Красный век. Эпоха и ее поэты. В 2 книгах - [24]

Шрифт
Интервал

Дата казни — засекречена.

Семь поколений спустя (когда семь слоев чекистов вбили в землю по той же логике) архивы чуть приоткрываются, и литературоведы эпохи Гласности находят в папке гумилевского "дела" изъятый при аресте клочок бумаги с полустертой, едва поддающейся прочтению записью. Возможно, это последние строки, написанные Николаем Гумилевым:

                      Какое отравное зелье
                      Влилось в мое бытие!
                      Мученье мое, веселье,
                      Святое безумье мое.

Безумье…

Дальнейшее — за гранью его бытия.

Иногда вскользь называя запретное имя, а чаще не называя имени, — советские поэты: Николай Тихонов, Эдуард Багрицкий, Владимир Луговской, Константин Симонов — подхватывают стилистику и возрождают пафос своего убитого вдохновителя.

ИГОРЬ СЕВЕРЯНИН:

"МОЯ ПОЛЗУЧАЯ РОССИЯ — КРЫЛАТАЯ МОЯ СТРАНА"

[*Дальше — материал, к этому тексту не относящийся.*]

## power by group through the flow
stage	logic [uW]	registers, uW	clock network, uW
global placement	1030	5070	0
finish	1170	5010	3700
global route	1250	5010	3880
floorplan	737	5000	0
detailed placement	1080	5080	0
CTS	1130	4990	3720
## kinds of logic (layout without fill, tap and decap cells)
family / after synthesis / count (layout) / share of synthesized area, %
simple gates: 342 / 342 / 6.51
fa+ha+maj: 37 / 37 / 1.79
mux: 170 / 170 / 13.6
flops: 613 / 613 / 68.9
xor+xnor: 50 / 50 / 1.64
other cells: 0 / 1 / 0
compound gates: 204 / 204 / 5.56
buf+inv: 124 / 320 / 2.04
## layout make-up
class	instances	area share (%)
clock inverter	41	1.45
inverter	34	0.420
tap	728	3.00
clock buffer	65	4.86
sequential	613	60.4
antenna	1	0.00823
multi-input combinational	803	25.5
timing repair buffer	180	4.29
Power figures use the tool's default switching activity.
File: config.mk
export PLATFORM = sky130hd
export DESIGN_NAME = timed_job_queue_with_cancel
export DESIGN_NICKNAME = d
export VERILOG_FILES = /design/src/rtl/core/tjq_pkg.sv /design/src/rtl/core/timed_job_queue_with_cancel.sv /design/src/rtl/core/tjq_ctrl.sv /design/src/rtl/core/tjq_dp.sv
export SDC_FILE = /design/constraint.sdc
export NUM_CORES = 1
export LEC_CHECK = 0
export ABC_CLOCK_PERIOD_IN_PS = 6790
export BUFFER_PORTS_ARGS = -buffer_cell sky130_fd_sc_hd__buf_2
export CAP_MARGIN = 0
export CELL_PAD_IN_SITES_DETAIL_PLACEMENT = 0
export CELL_PAD_IN_SITES_GLOBAL_PLACEMENT = 1
export CORE_MARGIN = 10
export CORE_UTILIZATION = 54
export DETAILED_ROUTE_END_ITERATION = 7
export MAX_ROUTING_LAYER = met4
export PLACE_DENSITY_LB_ADDON = 0.08
export SLEW_MARGIN = 20
export SYNTH_ARGS = -nofsm -noshare
export SYNTH_HDL_FRONTEND = slang
export SYNTH_HIERARCHICAL = 1
export SYNTH_SLANG_ARGS = --single-unit
File: constraint.sdc
create_clock -name clk_i -period 6.79 [get_ports clk_i]
set_input_delay 0.679 -clock clk_i [delete_from_list [all_inputs] [get_ports clk_i]]
set_output_delay 0.679 -clock clk_i [all_outputs]
set_load 0.01 [all_outputs]
### src/cie_pkg.sv
// shared types and constants for the cbor item encoder
`default_nettype none
package cie_pkg;

    // request codes
    localparam logic [3:0] OP_UINT    = 4'd0;
    localparam logic [3:0] OP_INT     = 4'd1;
    localparam logic [3:0] OP_BYTES   = 4'd2;
    localparam logic [3:0] OP_TEXT    = 4'd3;
    localparam logic [3:0] OP_ARRAY   = 4'd4;
    localparam logic [3:0] OP_MAP     = 4'd5;
    localparam logic [3:0] OP_BOOL    = 4'd6;
    localparam logic [3:0] OP_NULL    = 4'd7;
    localparam logic [3:0] OP_FLOAT   = 4'd8;
    localparam logic [3:0] OP_PAYLOAD = 4'd9;

    // major types
    localparam logic [2:0] MAJOR_UINT = 3'd0;
    localparam logic [2:0] MAJOR_NINT = 3'd1;

    // fixed simple-value bytes
    localparam logic [7:0] SIMPLE_FALSE = 8'hf4;
    localparam logic [7:0] SIMPLE_TRUE  = 8'hf5;
    localparam logic [7:0] SIMPLE_NULL  = 8'hf6;
    localparam logic [7:0] FLOAT32_LEAD = 8'hfa;

    // additional info codes
    localparam logic [4:0] AI_ONE   = 5'd24;
    localparam logic [4:0] AI_TWO   = 5'd25;
    localparam logic [4:0] AI_FOUR  = 5'd26;
    localparam logic [4:0] AI_EIGHT = 5'd27;

    // one formatted item: lead byte, argument bytes aligned to the top, byte count
    typedef struct packed {
        logic        emit;
        logic [7:0]  lead;
        logic [63:0] data;
        logic [3:0]  count;
    } head_t;

endpackage
`default_nettype wire

### src/cie_head.sv
// formats one request into lead byte, aligned argument and byte count
`default_nettype none
module cie_head (
    input  wire logic [3:0]  op,
    input  wire logic [63:0] value,
    output cie_pkg::head_t   head
);
    import cie_pkg::*;

    logic [2:0]  major;
    logic [63:0] arg;
    logic        is_head;
    logic [4:0]  ai;
    logic [63:0] arg_aligned;
    logic [3:0]  arg_bytes;

    // major type and argument for the integer and head requests
    always_comb begin
        is_head = 1'b1;
        major   = op[2:0];
        arg     = value;
        case (op)
            OP_UINT: begin
                major = MAJOR_UINT;
            end
            OP_INT: begin
                if (value[63]) begin
                    major = MAJOR_NINT;
                    arg   = ~value;
                end else begin
                    major = MAJOR_UINT;
                end
            end
            OP_BYTES, OP_TEXT, OP_ARRAY, OP_MAP: begin
                major = op[2:0];
            end
            default: begin
                is_head = 1'b0;
            end
        endcase
    end

    // shortest argument form
    always_comb begin
        if (arg[63:5] == 59'd0 && arg[4:3] != 2'b11) begin
            ai          = arg[4:0];
            arg_bytes   = 4'd0;
            arg_aligned = 64'd0;
        end else if (arg[63:8] == 56'd0) begin
            ai          = AI_ONE;
            arg_bytes   = 4'd1;
            arg_aligned = {arg[7:0], 56'd0};
        end else if (arg[63:16] == 48'd0) begin
            ai          = AI_TWO;
            arg_bytes   = 4'd2;
            arg_aligned = {arg[15:0], 48'd0};
        end else if (arg[63:32] == 32'd0) begin
            ai          = AI_FOUR;
            arg_bytes   = 4'd4;
            arg_aligned = {arg[31:0], 32'd0};
        end else begin
            ai          = AI_EIGHT;
            arg_bytes   = 4'd8;
            arg_aligned = arg;
        end
    end

    // final selection per request
    always_comb begin
        head.emit  = 1'b1;
        head.lead  = {major, ai};
        head.data  = arg_aligned;
        head.count = arg_bytes + 4'd1;
        if (!is_head) begin
            head.data  = 64'd0;
            head.count = 4'd1;
            case (op)
                OP_BOOL: begin
                    head.lead = value[0] ? SIMPLE_TRUE : SIMPLE_FALSE;
                end
                OP_NULL: begin
                    head.lead = SIMPLE_NULL;
                end
                OP_FLOAT: begin
                    head.lead  = FLOAT32_LEAD;
                    head.data  = {value[31:0], 32'd0};
                    head.count = 4'd5;
                end
                OP_PAYLOAD: begin
                    head.lead = value[7:0];
                end
                default: begin
                    head.emit = 1'b0;
                    head.lead = 8'd0;
                end
            endcase
        end
    end

endmodule
`default_nettype wire

### src/cie_serializer.sv
// byte shift register that sends one formatted item a byte per cycle while the receiver is ready
`default_nettype none
module cie_serializer (
    input  wire logic           aclk,
    input  wire logic           aresetn,
    input  wire logic           load,
    input  wire cie_pkg::head_t load_head,
    output logic                free,
    output logic                m_valid,
    input  wire logic           m_ready,
    output logic [7:0]          m_byte_out,
    output logic                m_last
);
    import cie_pkg::*;

    logic [71:0] shift_reg, shift_next;
    logic [3:0]  remain_reg, remain_next;
    logic        take;

    assign m_valid    = (remain_reg != 4'd0);
    assign m_byte_out = shift_reg[71:64];
    assign m_last     = (remain_reg == 4'd1);
    assign take       = m_valid && m_ready;
    // free when empty or the final byte leaves this cycle
    assign free       = !m_valid || (take && m_last);

    // load a new item or shift out the byte just taken
    always_comb begin
        shift_next  = shift_reg;
        remain_next = remain_reg;
        if (load) begin
            shift_next  = {load_head.lead, load_head.data};
            remain_next = load_head.count;
        end else if (take) begin
            shift_next  = {shift_reg[63:0], 8'd0};
            remain_next = remain_reg - 4'd1;
        end
    end

    always_ff @(posedge aclk) begin
        shift_reg <= shift_next;
        if (!aresetn) begin
            remain_reg <= 4'd0;
        end else begin
            remain_reg <= remain_next;
        end
    end

endmodule
`default_nettype wire

### src/cbor_item_encoder_unit.sv
// top level of the cbor item encoder
//
// Encodes one request per input item into CBOR bytes, one byte per result
// item, with m_last set on the final byte of each request.
// Input channel: s_valid/s_ready with s_op and s_value. Result channel:
// m_valid/m_ready with m_byte_out and m_last.
// The first byte of a request passes the input register, then the byte
// shift register, before it is offered on the result channel.
// Each request has 1 to 9 bytes; the byte shift register sends one byte
// per cycle while the receiver is ready and reloads in the cycle its
// final byte is taken, so consecutive requests leave no gap.
// Requests with an unused op code produce no bytes.
// Reset (aresetn low, synchronous) empties the input register and the
// byte shift register; nothing else is kept.
// When the receiver stalls, the current byte holds; the next request
// waits in the input register and s_ready drops until it can move on.
`default_nettype none
module cbor_item_encoder_unit (
    input  wire logic        aclk,
    input  wire logic        aresetn,
    input  wire logic        s_valid,
    output logic             s_ready,
    input  wire logic [3:0]  s_op,
    input  wire logic [63:0] s_value,
    output logic             m_valid,
    input  wire logic        m_ready,
    output logic [7:0]       m_byte_out,
    output logic             m_last
);
    import cie_pkg::*;

    logic        hold_valid_reg, hold_valid_next;
    logic [3:0]  hold_op_reg;
    logic [63:0] hold_value_reg;
    head_t       head;
    logic        ser_free;
    logic        consume;
    logic        accept;

    // format the held request
    cie_head u_head (
        .op    (hold_op_reg),
        .value (hold_value_reg),
        .head  (head)
    );

    // held item moves on when it has no bytes or the shift register is free
    assign consume = hold_valid_reg && (!head.emit || ser_free);
    assign s_ready = !hold_valid_reg || consume;
    assign accept  = s_valid && s_ready;

    cie_serializer u_ser (
        .aclk       (aclk),
        .aresetn    (aresetn),
        .load       (consume && head.emit),
        .load_head  (head),
        .free       (ser_free),
        .m_valid    (m_valid),
        .m_ready    (m_ready),
        .m_byte_out (m_byte_out),
        .m_last     (m_last)
    );

    // input register
    always_comb begin
        hold_valid_next = hold_valid_reg;
        if (accept) begin
            hold_valid_next = 1'b1;
        end else if (consume) begin
            hold_valid_next = 1'b0;
        end
    end

    always_ff @(posedge aclk) begin
        if (accept) begin
            hold_op_reg    <= s_op;
            hold_value_reg <= s_value;
        end
        if (!aresetn) begin
            hold_valid_reg <= 1'b0;
        end else begin
            hold_valid_reg <= hold_valid_next;
        end
    end

endmodule
`default_nettype wire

Ползает плоть — дух летает. Мучительно вползать в литературу, когда за плечами — четыре класса череповецкой "ремеслухи", и ни одна серьезная редакция не интересуется поэтическими опытами самоучки, опьяненного Фофановым и Лохвицкой. И ни один салон не принимает паспортно-урожденного питерца, который успел понежиться первый десяток лет жизни на рафинированных дачах ("мы жили в Гунгербурге, в Стрельне, езжали в Царское Село"), а потом, сорванный отцом, протаскался еще семь лет по Новгородчине ("в глухих лесах"), по Уралу и Сибири ("синь Енисея"), за месяц до русско-японской войны сбежал с Дальнего Востока в родимый Питер и теперь рассылает свои стихи по журналам. Дальше "Колокольчика" однако не продвигается — в основном ничтожными брошюрками издает за свой счет.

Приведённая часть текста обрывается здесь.